Modern farmer describes an attempt by a man to eat only food grown on his land.  Some caveats: some grocery items and the trial lasted only 100 days.  His family was less enthusiastic.   The big downside: boredom.  100 broilers were to provide meat for a year, but his kids got tired of a chicken and veggie stir-fry after 3 days.

That's the point of our modern food system: incredible variety.  Back in the day we ate lots of potatoes, a lot of roast beef, and a lot of overcooked vegetables.  No more.  No more that is unless you voluntarily trade variety for other benefits.

Schafly: Losing the War?

I first became aware of Phyllis Schafly from her anti-LBJ diatribe.  Needless to say, I was not impressed.  She is widely credited with stopping the Equal Rights Amendment in the 70's, and pulling the Republican Party to the right.  Corey Robin has an interesting take here.

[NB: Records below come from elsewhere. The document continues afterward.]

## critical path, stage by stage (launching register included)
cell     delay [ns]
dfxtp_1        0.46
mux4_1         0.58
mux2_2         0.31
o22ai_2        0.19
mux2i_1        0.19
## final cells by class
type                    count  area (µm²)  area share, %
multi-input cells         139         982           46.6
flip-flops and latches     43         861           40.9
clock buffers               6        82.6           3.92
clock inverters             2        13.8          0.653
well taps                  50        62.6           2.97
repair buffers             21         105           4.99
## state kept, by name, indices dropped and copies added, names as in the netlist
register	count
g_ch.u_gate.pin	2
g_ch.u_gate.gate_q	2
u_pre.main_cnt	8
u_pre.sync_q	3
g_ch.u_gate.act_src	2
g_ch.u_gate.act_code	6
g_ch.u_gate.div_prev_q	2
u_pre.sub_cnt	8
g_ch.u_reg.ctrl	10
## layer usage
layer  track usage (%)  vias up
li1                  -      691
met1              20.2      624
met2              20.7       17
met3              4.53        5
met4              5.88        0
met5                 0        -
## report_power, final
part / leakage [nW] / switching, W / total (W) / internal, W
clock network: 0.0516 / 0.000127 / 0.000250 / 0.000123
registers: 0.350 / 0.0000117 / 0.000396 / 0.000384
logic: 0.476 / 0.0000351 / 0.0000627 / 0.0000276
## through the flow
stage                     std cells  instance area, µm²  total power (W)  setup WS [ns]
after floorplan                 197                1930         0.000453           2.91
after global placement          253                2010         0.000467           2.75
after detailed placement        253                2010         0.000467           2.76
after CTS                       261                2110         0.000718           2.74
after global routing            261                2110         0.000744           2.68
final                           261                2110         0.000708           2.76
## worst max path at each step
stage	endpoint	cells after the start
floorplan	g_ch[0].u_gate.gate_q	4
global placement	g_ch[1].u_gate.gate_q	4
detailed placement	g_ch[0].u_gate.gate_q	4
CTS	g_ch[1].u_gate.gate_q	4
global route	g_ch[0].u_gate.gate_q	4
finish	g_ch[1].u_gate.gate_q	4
$ cat src/rtl/sensor_i2c_pkg.sv
package sensor_i2c_pkg;

  localparam int BYTE_W = 8;
  localparam int BIT_CNT_W = $clog2(BYTE_W);

  // Bus events decoded by the datapath from the synchronised lines
  typedef struct packed {
    logic sclRise;
    logic sclFall;
    logic startEv;
    logic stopEv;
    logic sdaBit;
  } busEv_t;

  // Strobes from control to datapath
  typedef struct packed {
    logic shiftIn;    // shift sampled data bit into receive register
    logic ptrLoad;    // load pointer from received byte
    logic ptrInc;     // advance pointer
    logic ptrClear;   // park pointer at 0
    logic txLoad;     // capture read data and drive its MSB
    logic txShift;    // drive next transmit bit
    logic oeAck;      // pull line low for acknowledge
    logic oeRelease;  // let the line float
    logic wrStrobe;   // store received byte at pointer
    logic resetCmd;   // reload request, starts blackout
  } ctrlStrb_t;

  typedef enum logic [2:0] {
    ST_IDLE, ST_ADDR, ST_WRITE, ST_GCALL, ST_ACK, ST_READ, ST_RDACK, ST_RDNEXT
  } ctrlState_t;

endpackage
<file path="src/rtl/qct_pkg.sv">
package qct_pkg;
    localparam int DATA_W  = 8;
    localparam int NCH     = 4;
    localparam int SEL_W   = $clog2(NCH);
    // control word bit positions
    localparam int CTL_IS  = 0;
    localparam int CTL_STP = 1;
    localparam int CTL_TCF = 2;
    localparam int CTL_IEN = 7;
    localparam int VEC_LO  = SEL_W + 1;

    typedef enum logic [1:0] {
        CH_STOP    = 2'd0,
        CH_STOP_TC = 2'd1,
        CH_RUN     = 2'd2,
        CH_RUN_TC  = 2'd3
    } chan_state_e;
endpackage

</file>
<file path="src/rtl/qct_channel.sv">
module qct_channel
    import qct_pkg::*;
(
    input  logic              clk,
    input  logic              rst_n,
    input  logic              tick,
    input  logic              wr,
    input  logic [DATA_W-1:0] wdata,
    output logic              hit,
    output logic              zc,
    output logic              exp_tc,
    output logic              ien
);
    localparam int CW = DATA_W + 1;
    localparam logic [CW-1:0] FULL = CW'(1) << DATA_W;

    chan_state_e st, st_nx;
    logic [DATA_W-1:0] tc_q;
    logic [CW-1:0]     cnt_q;
    logic              running, tc_wr, is_ctrl, stop_now;

    function automatic logic [CW-1:0] reload(input logic [DATA_W-1:0] v);
        return (v == '0) ? FULL : {1'b0, v};
    endfunction

    assign exp_tc   = (st == CH_STOP_TC) || (st == CH_RUN_TC);
    assign running  = (st == CH_RUN) || (st == CH_RUN_TC);
    assign tc_wr    = wr && exp_tc;
    assign is_ctrl  = wr && !exp_tc && wdata[CTL_IS];
    assign stop_now = is_ctrl && wdata[CTL_STP];
    assign hit      = running && tick && !stop_now && (cnt_q == CW'(1));

    // state register
    always_ff @(posedge clk) begin
        if (!rst_n) st <= CH_STOP;
        else        st <= st_nx;
    end

    // next state
    always_comb begin
        st_nx = st;
        unique case (st)
            CH_STOP:    if (is_ctrl) st_nx = wdata[CTL_TCF] ? CH_STOP_TC : CH_STOP;
            CH_STOP_TC: if (tc_wr)   st_nx = CH_RUN;
            CH_RUN:
                if (is_ctrl) begin
                    if (wdata[CTL_STP]) st_nx = wdata[CTL_TCF] ? CH_STOP_TC : CH_STOP;
                    else                st_nx = wdata[CTL_TCF] ? CH_RUN_TC  : CH_RUN;
                end
            CH_RUN_TC:  if (tc_wr)   st_nx = CH_RUN;
            default:    st_nx = CH_STOP;
        endcase
    end

    // outputs and datapath
    always_ff @(posedge clk) begin
        if (!rst_n) begin
            tc_q  <= '0;
            cnt_q <= FULL;
            ien   <= 1'b0;
            zc    <= 1'b0;
        end else begin
            zc <= hit;
            if (is_ctrl) ien  <= wdata[CTL_IEN];
            if (tc_wr)   tc_q <= wdata;
            if (tc_wr && st == CH_STOP_TC)
                cnt_q <= reload(wdata);
            else if (hit)
                cnt_q <= reload(tc_wr ? wdata : tc_q);
            else if (running && tick && !stop_now)
                cnt_q <= cnt_q - CW'(1);
        end
    end


    zc_after_tick_chk: assert property (@(posedge clk) disable iff (!rst_n)
        zc |-> $past(tick));

    stopped_quiet_chk: assert property (@(posedge clk) disable iff (!rst_n)
        (st == CH_STOP || st == CH_STOP_TC) |=> !zc);

    cnt_range_chk: assert property (@(posedge clk) disable iff (!rst_n)
        running |-> (cnt_q != '0 && cnt_q <= FULL));
endmodule

</file>
<file path="src/rtl/qct_prio.sv">
module qct_prio
    import qct_pkg::*;
(
    input  logic              clk,
    input  logic              rst_n,
    input  logic [NCH-1:0]    set,
    input  logic              ack,
    input  logic              vec_wr,
    input  logic [DATA_W-1:VEC_LO] vec_data,
    output logic              irq,
    output logic [DATA_W-1:0] vector
);
    logic [NCH-1:0]           pend_q, clr;
    logic [SEL_W-1:0]         sel;
    logic [DATA_W-1:VEC_LO]   vhi_q;

    always_comb begin
        sel = '0;
        for (int i = NCH - 1; i >= 0; i--)
            if (pend_q[i]) sel = SEL_W'(i);
    end

    assign irq    = |pend_q;
    assign clr    = (ack && irq) ? (NCH'(1) << sel) : '0;
    assign vector = {vhi_q, sel, 1'b0};

    always_ff @(posedge clk) begin
        if (!rst_n) begin
            pend_q <= '0;
            vhi_q  <= '0;
        end else begin
            pend_q <= (pend_q & ~clr) | set;
            if (vec_wr) vhi_q <= vec_data;
        end
    end


    ack_retires_one_chk: assert property (@(posedge clk) disable iff (!rst_n)
        (ack && irq && set == '0) |=> ($countones(pend_q) == $past($countones(pend_q)) - 1));

    pend_hold_chk: assert property (@(posedge clk) disable iff (!rst_n)
        (!ack && set == '0) |=> $stable(pend_q));

    vec_field_chk: assert property (@(posedge clk) disable iff (!rst_n)
        irq |-> pend_q[vector[SEL_W:1]]);
endmodule

</file>
<file path="src/rtl/quad_countdown_timer.sv">
module quad_countdown_timer
    import qct_pkg::*;
(
    input  logic              clk,
    input  logic              rst_n,
    input  logic              tick,
    input  logic              wr_en,
    input  logic [SEL_W-1:0]  wr_sel,
    input  logic [DATA_W-1:0] wr_data,
    input  logic              ack,
    output logic              irq,
    output logic [DATA_W-1:0] vector,
    output logic [NCH-1:0]    zc
);
    logic [NCH-1:0] hit, ien, exp_tc, ch_wr;
    logic           vec_wr;

    for (genvar g = 0; g < NCH; g++) begin : g_ch
        assign ch_wr[g] = wr_en && (wr_sel == SEL_W'(g));
        qct_channel u_ch (
            .clk    (clk),
            .rst_n  (rst_n),
            .tick   (tick),
            .wr     (ch_wr[g]),
            .wdata  (wr_data),
            .hit    (hit[g]),
            .zc     (zc[g]),
            .exp_tc (exp_tc[g]),
            .ien    (ien[g])
        );
    end

    assign vec_wr = ch_wr[0] && !wr_data[CTL_IS] && !exp_tc[0];

    qct_prio u_prio (
        .clk      (clk),
        .rst_n    (rst_n),
        .set      (hit & ien),
        .ack      (ack),
        .vec_wr   (vec_wr),
        .vec_data (wr_data[DATA_W-1:VEC_LO]),
        .irq      (irq),
        .vector   (vector)
    );


    vec_load_chk: assert property (@(posedge clk) disable iff (!rst_n)
        vec_wr |=> vector[DATA_W-1:VEC_LO] == $past(wr_data[DATA_W-1:VEC_LO]));
endmodule

</file>
<file path="config.mk">
export PLATFORM = sky130hd
export DESIGN_NAME = quad_countdown_timer
export DESIGN_NICKNAME = d
export VERILOG_FILES = /design/src/rtl/qct_pkg.sv /design/src/rtl/qct_channel.sv /design/src/rtl/qct_prio.sv /design/src/rtl/quad_countdown_timer.sv
export SDC_FILE = /design/constraint.sdc
export NUM_CORES = 1
export LEC_CHECK = 0
export ABC_AREA = 1
export CAP_MARGIN = 20
export CORE_MARGIN = 3
export CORE_UTILIZATION = 44
export DETAILED_ROUTE_END_ITERATION = 10
export PLACE_DENSITY = 0.68
export SLEW_MARGIN = 20
export SYNTH_ARGS = -nofsm -noshare
export SYNTH_HDL_FRONTEND = slang
export SYNTH_HIERARCHICAL = 1
export SYNTH_SLANG_ARGS = --single-unit
export TNS_END_PERCENT = 100
</file>
<file path="constraint.sdc">
create_clock -name clk -period 3.75 [get_ports clk]
set_input_delay 0.375 -clock clk [delete_from_list [all_inputs] [get_ports clk]]
set_output_delay 0.375 -clock clk [all_outputs]
set_load 0.005 [all_outputs]
</file>
==> impl_metrics.yaml <==
outcome:
  status: "finished, final reports clean"
cells_and_area:
  drive_gt1_share_pct: 14.48
  stdcell_area_sq_um: 6997
  multi_input_area_sq_um: 3575
  ff_latch_area_sq_um: 1862
  stdcell_count: 1216
  diodes: 0
  area_growth_pct: 8.836
  nets: 1054
  n_fill_cell: 1471
synthesis:
  syn_nets: 1035
  syn_inst: 1012
  yosysWarningCount: 6
  synth_area_per_cell_sq_um: 6.352
  syn_area_sq_um: 6429
route:
  wire_per_inst_um: 12.71
  num_vias: 5903
  ant_nets: 0
  routed_wl_mm: 15.46
  viasPerCell: 4.854
  dr.pass1.iters: 5
  drt_iter0_drc: 429
  drc: 0
clock_network:
  cts_buffers: 9
  cts_buffer_depth: 2
  clk_pin_slew_ns: 0.06
  cts_tree: "built"
  hold_buffers: 0
  cts_root_buf: "clkbuf_16"
  cts-resized-gates: 0
  clock_sinks: 93
  clk_latency_ns: 0.35
  post_cts_buffers: 0
  htreeDepth: 3
timing:
  rsz0062_at_grt: "false"
  setup-tns-final_ns: 0
  clock_skew_ns: 0.006845
  setup_viol: 0
  period_share_pct: 57.03
  fmax_mhz: 467.6
  slew_violations: 0
  hold_viol_final: 0
  worst_pin_slew_ns: 0.8245
  maxSlewHeadroom_pct: 44.86
  min_period_ns: 2.139
min_path:
  worstHoldStart: "u_prio/pend_q[2]"
  min_to: "u_prio/pend_q[2]"
  min_path_cells: 2
  hold_class: "flop to flop"
pwr:
  seqPwrFrac_pct: 49.4
  p_comb_share_pct: 7.1
  netSwitchingPower_uw: 510.5
  ir_worst_vdd_mv: 0.2540
  pwr-share-clk_pct: 43.5
  swShare_pct: 25.13
  internal-power_uw: 1521
  leakagePower_uw: 0.003430
  power.density_nw_per_um2: 290.4
setup_path:
  crit_required_ns: 3.95
  critPathCaptureType: "flop"
  r2r_cells: 7
  r2r_start: "g_ch[1].u_ch/st[0]"
  crit_arrival_ns: 2.34
  cp-start-kind: "primary input"
  reg2reg_setup_slack_ns: 2.06
  worstSetupPathType: "primary input to flop"
  cp_max_fo: 13
  r2r_end: "g_ch[1].u_ch/cnt_q[0]"
floorplan:
  initial_core_util_pct: 45.61
  dieHeight_um: 126.9
  dieWidth_um: 126.9
  dieArea_sq_um: 16100
  num_io_pins: 28
  core_sq_um: 14100
  rows: 43
place:
  placedCellCount: 1200
  port_buffers: 26
  hpwl_mm: 10.89
  postPlaceCellArea_sq_um: 6718
  gp_congestion: 0.8931
global_routing:
  first_global_vias: 5351
  grt_max_degree: 21
  grt_pass1_wl_mm: 25.87
  antenna_found_initial: 0
  overflow: 0
  track_usage_pct: 19.59
run:
  maxCapViolCount: 0
-- per-stage QoR --
step / hold slack, ns / setup WS, ns / utilization, % / total power, uW
floorplan: 0.4556 / 2.237 / - / 1109
global placement: 0.4661 / 1.334 / 47.66 / 1167
detailed placement: 0.4837 / 1.265 / 47.66 / 1168
CTS: 0.4978 / 1.640 / 49.64 / 2054
global route: 0.5288 / 1.405 / 49.64 / 2109
finish: 0.4910 / 1.611 / 49.64 / 2032
-- layout by cell type (no fill, tap or decap), types with 2 or more instances in the layout --
cell,count
nand3_2,24
nand2_1,319
a21oi_2,24
clkdlybuf4s50_1,26
nor2_1,96
buf_4,4
nand3_1,94
inv_4,4
inv_6,4
inv_1,168
xnor2_1,4
nor3_2,8
ha_1,8
nand4_1,13
clkbuf_8,2
nor2_8,4
nor2_4,12
a21oi_1,33
nor2_2,10
clkinv_2,3
o21ai_0,26
dfxtp_1,93
nand2_2,12
clkinv_1,4
clkbuf_16,9
nand2_4,12
inv_2,16
-- state kept, by name (all words and copies together) (netlist names) --
name / count
g_ch.u_ch/st: 8
g_ch.u_ch/zc: 4
g_ch.u_ch/ien: 4
g_ch.u_ch/tc_q: 32
g_ch.u_ch/cnt_q: 36
u_prio/vhi_q: 5
u_prio/pend_q: 4
-- worst max-delay path by stage --
stage	startpoint	end	slack [ns]	cells after the start
2_1_floorplan	wr_sel[1]	g_ch[2].u_ch/cnt_q[0]	2.24	10
3_3_place_gp	wr_sel[0]	g_ch[0].u_ch/cnt_q[4]	1.33	13
3_5_place_dp	wr_sel[0]	g_ch[0].u_ch/cnt_q[4]	1.27	13
4_1_cts	wr_sel[0]	g_ch[0].u_ch/cnt_q[4]	1.64	13
5_1_grt	wr_sel[1]	g_ch[0].u_ch/cnt_q[4]	1.41	13
6_report	wr_data[0]	g_ch[1].u_ch/cnt_q[4]	1.61	10
-- layer usage --
metal  wire length, um  part of all wire, %  vias up  track usage [%]
met1              7692                   50     2624            27.23
met2              6800                   44      131            30.88
met3               708                  4.6       19            3.874
li1                  -                    -     3129                -
met5                 0                    0        -                0
met4               253                  1.6        0            5.678
-- worst max-delay path, stage by stage --
cell and delay (ns):
clkdlybuf4s50_1 0.94, nand2_2 0.16, nor2_4 0.15, nand2_2 0.08, nand2_4 0.22, inv_4 0.08
nand2_1 0.13, nand2_1 0.07, nand2_1 0.07, a21oi_1 0.05
-- area by class of cell --
cell class | instances | area share (%)
clock buffers | 12 | 3.666
clock inverters | 4 | 0.3219
inverters | 196 | 10.94
multi-input cells | 701 | 51.09
flip-flops and latches | 93 | 26.61
well taps | 180 | 3.219
repair buffers | 30 | 4.149
-- power groups by stage --
stage	Clock [uW]	Combinational, uW	Sequential, uW
6_report	884	145	1000
5_1_grt	946	160	1000
4_1_cts	908	144	1000
3_5_place_dp	0	142	1030
3_3_place_gp	0	142	1030
2_1_floorplan	0	86.7	1020
Note: power is estimated with default switching activity, not from simulation.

I won't speak ill of the dead, but I'll muse on the significance of the ERA defeat.  It seems to me that American society has essentially evolved to where it would have been had ERA been passed. Yes, it's been a piecemeal progress, but progress it has been.  If I'm correct, it makes you wonder about the circumstances under which a constitutional amendment is vital, and when it's not.   

Monday, September 05, 2016

Notes of a Political Pollee

I was polled yesterday by one of the national pollsters, a rather interesting process.  Obviously the polltaker was being paid by how many people she could work through, because she was a very fast talker, which combined with some deafness on my part meant I didn't catch the full name of the poll (not Gallup, etc. but somewhat familiar) nor could I catch some of the options.  That was particularly true when she rattled off a list of issues and asked my top one. I thought she wanted one, but maybe she was open to more.

I've talked to pollsters in the past--I suspect they pass around the list of <s>suckers </s> people willing to talk to them.  Some of the pollsters were obviously just trying to identify whether I was going to vote and who for; a few were more consumer-oriented, including one which took 40  minutes or so, putting me off the process for some time.  But yesterday I was in a good mood so I answered. It was thorough, getting a lot of data, both demographic and political.

Containers for Pregnant Cows

James Fallows writes on Eastport, ME, which does an export business in pregnant cows, which are shipped in hay-filled containers, apparently.  But those exports have stopped, pending the restoration of some calm to the cattle areas of Turkey, which are feeling the effects of Syrian conflict and the Kurdish PKK.  It's an interesting take on the complexity of the global economy (including wood pellets for the EU and kraft paper wood pulp for China).
"“I guess I’ve learned to be careful what you wish for,” Chris Gardner told me at the WaCo. “It’s been a big part of our program to put Eastport on the map. We’ve done that—but one thing it means is that this place is much more at the whim of global trends and upheavals. As I said about the PKK, I guess I take a strange satisfaction that we are sitting here in eastern Maine and talking about how stuff on the other side of the world is going to affect us.”
 There's also a link to an interesting piece on the changing wood industry globally.

Sunday, September 04, 2016

Voting With Your Feet

. Some of us believe that immigrants are voting with their feet when they choose to come to the US rather than stay where they were born (we usually ignore people who choose other nations than the US to migrate to). Some conservatives believe in "voting with your feet"; the idea that people will move from heavily taxed and regulated states to more lightly taxed and regulated ones.  They point to the gains the southern and western states have made over the years as evidence this works.  And some point to migration from California to Idaho or Texas as examples.

Given the continued disparities among states on many measures, and my liberal bias/skepticism of low tax/regulation policies I'm not convinced. Recently the NYTimes did a piece on a subset of migration: the migration of college students from one state to another.  Lyman Stone picks up on that study and expands into an interesting  discussion here.